By now most you will probably have heard of the term
NoSQL. It's a vague term that covers a lot of different types of database engines. The main classes of
NoSQL databases are
key/value stores,
column databases,
graph databases and
document databases. Examples of a key/value stores are
memcache or
Redis, where data can only be stored and retrieved through a specific key. Column databases, such as
Cassandra and
Hadoop, are great for processing large amounts of data. Graph databases such as
Neo4j and
OrientDB model the
relations between entities.
Apache CouchDB and
MongoDB belong to the last category, Document databases. We will be looking extensively at MongoDB in this article.

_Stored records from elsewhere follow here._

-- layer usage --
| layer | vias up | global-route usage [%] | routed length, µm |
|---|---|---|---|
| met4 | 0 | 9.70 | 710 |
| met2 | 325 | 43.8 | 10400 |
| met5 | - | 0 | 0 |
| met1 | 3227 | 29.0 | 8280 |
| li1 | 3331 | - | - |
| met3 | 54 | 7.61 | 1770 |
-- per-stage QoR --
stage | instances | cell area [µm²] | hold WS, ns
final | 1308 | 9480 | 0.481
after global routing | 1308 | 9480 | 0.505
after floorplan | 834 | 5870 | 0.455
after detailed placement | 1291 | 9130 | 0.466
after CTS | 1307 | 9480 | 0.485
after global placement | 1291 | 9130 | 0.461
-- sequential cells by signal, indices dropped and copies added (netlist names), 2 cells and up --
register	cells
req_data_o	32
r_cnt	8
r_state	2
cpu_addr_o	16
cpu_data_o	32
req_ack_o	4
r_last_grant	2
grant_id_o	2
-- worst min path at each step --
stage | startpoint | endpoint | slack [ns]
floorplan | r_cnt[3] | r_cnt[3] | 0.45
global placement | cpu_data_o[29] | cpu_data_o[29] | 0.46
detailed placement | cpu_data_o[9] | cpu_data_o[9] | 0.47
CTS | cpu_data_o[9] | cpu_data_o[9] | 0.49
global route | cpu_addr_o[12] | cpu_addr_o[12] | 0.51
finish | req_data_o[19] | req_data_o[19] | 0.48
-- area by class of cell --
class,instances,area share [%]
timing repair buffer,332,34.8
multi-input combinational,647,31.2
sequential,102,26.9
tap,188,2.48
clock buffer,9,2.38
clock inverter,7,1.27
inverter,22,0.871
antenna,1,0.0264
**src/rtl/fifo_pkg.sv**
```systemverilog
// Shared defaults and size derivations for the parametrised FIFO and its RAM.
package fifo_pkg;

  localparam int DEF_DATA_WIDTH = 10;
  localparam int DEF_ADDR_WIDTH = 3;

  function automatic int depth_of(input int addr_width);
    return 1 << addr_width;
  endfunction

  // One extra bit so the count can represent DEPTH itself.
  function automatic int cnt_width(input int addr_width);
    return addr_width + 1;
  endfunction

endpackage

```
**src/rtl/fifo_dpram_param.sv**
```systemverilog
// Simple dual-port RAM: synchronous write port, registered read port.
module fifo_dpram_param
  import fifo_pkg::*;
#(
  parameter int DATA_WIDTH = DEF_DATA_WIDTH,
  parameter int ADDR_WIDTH = DEF_ADDR_WIDTH
) (
  input  logic                  clk,
  input  logic                  reset,
  input  logic                  we,
  input  logic [ADDR_WIDTH-1:0] waddr,
  input  logic [DATA_WIDTH-1:0] wdata,
  input  logic                  re,
  input  logic [ADDR_WIDTH-1:0] raddr,
  output logic [DATA_WIDTH-1:0] rdata
);

  localparam int DEPTH = depth_of(ADDR_WIDTH);

  logic [DATA_WIDTH-1:0] mem [DEPTH];
  logic [DATA_WIDTH-1:0] rdata_reg;

  always_ff @(posedge clk) begin
    if (we) begin
      mem[waddr] <= wdata;
    end
  end

  // The output register holds its value between reads, so it doubles as data_out.
  always_ff @(posedge clk) begin
    if (reset) begin
      rdata_reg <= '0;
    end else if (re) begin
      rdata_reg <= mem[raddr];
    end
  end

  assign rdata = rdata_reg;

endmodule

```
**src/rtl/fifo_param.sv**
```systemverilog
// Parametrised synchronous FIFO with occupancy count, threshold flags and
// sticky overflow/underflow errors.
module fifo_param
  import fifo_pkg::*;
#(
  parameter int DATA_WIDTH = DEF_DATA_WIDTH,
  parameter int ADDR_WIDTH = DEF_ADDR_WIDTH,
  parameter int CNT_WIDTH  = cnt_width(ADDR_WIDTH)
) (
  input  logic                  clk,
  input  logic                  reset,
  input  logic                  push,
  input  logic                  pop,
  input  logic [DATA_WIDTH-1:0] data_in,
  input  logic [CNT_WIDTH-1:0]  umbral_superior,
  input  logic [CNT_WIDTH-1:0]  umbral_inferior,
  output logic [DATA_WIDTH-1:0] data_out,
  output logic                  valid_out,
  output logic [CNT_WIDTH-1:0]  count,
  output logic                  full,
  output logic                  empty,
  output logic                  almost_full,
  output logic                  almost_empty,
  output logic                  overflow,
  output logic                  underflow
);

  localparam logic [CNT_WIDTH-1:0] DEPTH_CNT = CNT_WIDTH'(depth_of(ADDR_WIDTH));

  logic [ADDR_WIDTH-1:0] wr_ptr_reg;
  logic [ADDR_WIDTH-1:0] rd_ptr_reg;
  logic [CNT_WIDTH-1:0]  count_reg;
  logic [CNT_WIDTH-1:0]  th_hi_reg;
  logic [CNT_WIDTH-1:0]  th_lo_reg;
  logic                  valid_reg;
  logic                  overflow_reg;
  logic                  underflow_reg;

  logic pop_ok;
  logic push_ok;

  // A push into a full FIFO is only accepted when a pop frees a slot this cycle.
  assign pop_ok  = pop & (count_reg != '0);
  assign push_ok = push & ((count_reg != DEPTH_CNT) | pop_ok);

  fifo_dpram_param #(
    .DATA_WIDTH (DATA_WIDTH),
    .ADDR_WIDTH (ADDR_WIDTH)
  ) u_ram (
    .clk   (clk),
    .reset (reset),
    .we    (push_ok & ~reset),
    .waddr (wr_ptr_reg),
    .wdata (data_in),
    .re    (pop_ok & ~reset),
    .raddr (rd_ptr_reg),
    .rdata (data_out)
  );

  always_ff @(posedge clk) begin
    if (reset) begin
      wr_ptr_reg    <= '0;
      rd_ptr_reg    <= '0;
      count_reg     <= '0;
      valid_reg     <= 1'b0;
      overflow_reg  <= 1'b0;
      underflow_reg <= 1'b0;
      th_hi_reg     <= umbral_superior;
      th_lo_reg     <= umbral_inferior;
    end else begin
      if (push_ok) begin
        wr_ptr_reg <= wr_ptr_reg + ADDR_WIDTH'(1);
      end
      if (pop_ok) begin
        rd_ptr_reg <= rd_ptr_reg + ADDR_WIDTH'(1);
      end
      valid_reg <= pop_ok;
      case ({push_ok, pop_ok})
        2'b10:   count_reg <= count_reg + CNT_WIDTH'(1);
        2'b01:   count_reg <= count_reg - CNT_WIDTH'(1);
        default: count_reg <= count_reg;
      endcase
      if (push & ~push_ok) begin
        overflow_reg <= 1'b1;
      end
      if (pop & ~pop_ok) begin
        underflow_reg <= 1'b1;
      end
    end
  end

  // Flags decode the count register; while reset is held they show the empty state.
  always_comb begin
    full         = ~reset & (count_reg == DEPTH_CNT);
    empty        = reset | (count_reg == '0);
    almost_full  = ~reset & (count_reg >= th_hi_reg);
    almost_empty = reset | (count_reg <= th_lo_reg);
  end

  assign count     = count_reg;
  assign valid_out = valid_reg;
  assign overflow  = overflow_reg;
  assign underflow = underflow_reg;

endmodule

```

In a document database such as MongoDB the smallest unit is a
document. In MongoDB, documents are stored in a
collection, which in turn make up a
database.
Document are analogous to rows in a SQL table, but there is one big
difference: not every document needs to have the same structure—each of
them
can have different fields and that is a very useful
feature in many situations. Another feature of MongoDB is that fields in
a document can contain arrays and or sub-documents (sometimes called
nested or embedded documents).
MongoDB's Strengths
Supporting a
different set of fields for each document
in a collection is one of MongoDB's features. It allows you to store
similar data, but with different properties in the same collection. A
good example of this is storing real (not MongoDB) documents in a way
that is beneficial for a Content Management System (CMS). The CMS might
want to store articles, which have certain properties (e.g. author,
tags, and body), but also related books, which have additional
properties such as their ISBN number, but no
body field. An
article may need to store the periodical's ISSN number in lieu of an
ISBN number. In a relational database there are various ways to solve
this. Most frequently it is either solved by having a table per object
"class" (article or book) or coming up with a scheme that stores
object's properties in linked tables (for example through the
EAV pattern). In MongoDB you would simply store the article and book with the fields they need:
{
_id: ObjectId("51156a1e056d6f966f268f81"),
type: "Article",
author: "Derick Rethans",
title: "Introduction to Document Databases with MongoDB",
date: ISODate("2013-04-24T16:26:31.911Z"),
body: "This arti…"
},
{
_id: ObjectId("51156a1e056d6f966f268f82"),
type: "Book",
author: "Derick Rethans",
title: "php|architect's Guide to Date and Time Programming with PHP",
isbn: "978-0-9738621-5-7"
}
Even though the two documents represent different classes of
objects, you can still construct a query that looks for all the items by
an author, or for all the items with a specific title.
Data Model
Each document in a collection in MongoDB can look totally
different, and how you structure your documents is up to you. MongoDB
doesn't enforce a schema, but your application still should. Although
MongoDB is generally very fast, the way how you structure and index your
documents and collections has a big influence on the performance of
your application. While designing your schema you should focus more on
how the data is inserted, updated and queried and less on how the data
is structured. If sometimes you need to denormalise your data, then that
is a totally normal thing to do, even though it might look dirty at
first.
Interactions Between Collections
MongoDB makes different choices regarding functionality and
scaling than relational databases. MongoDB is very easy to scale through
replication and sharding, but it misses out on features like joins and
transactions because of this. Operations in MongoDB are only atomic per
single document, and only operate on one collection. Not allowing
operations between collections (joins) sounds like a real issue, but
with the
support of arrays and sub-documents this is actually in most cases not a problem. Let's have a look at the following example:
Take an application where we store image (meta) data and tags
that go with those images. In a relational database you would store that
in three different tables:
Images
id
|
filename
|
mimetype
|
size
|
1
|
cow.jpg
|
image/jpg
|
9123
|
2
|
bunny.png
|
image/png
|
8192
|
Tags
id
|
value
|
1
|
animal
|
2
|
cute
|
3
|
tasty
|
ImageTags
image_id
|
tag_id
|
1
|
1
|
1
|
3
|
2
|
1
|
2
|
2
|
And queries for both meta-data and the tags for the bunny (
id = 2
) are as follows:
SELECT *
FROM Images
WHERE id = 2
SELECT value
FROM ImageTags LEFT JOIN Tags ON (Tags.id = ImageTags.tag_id)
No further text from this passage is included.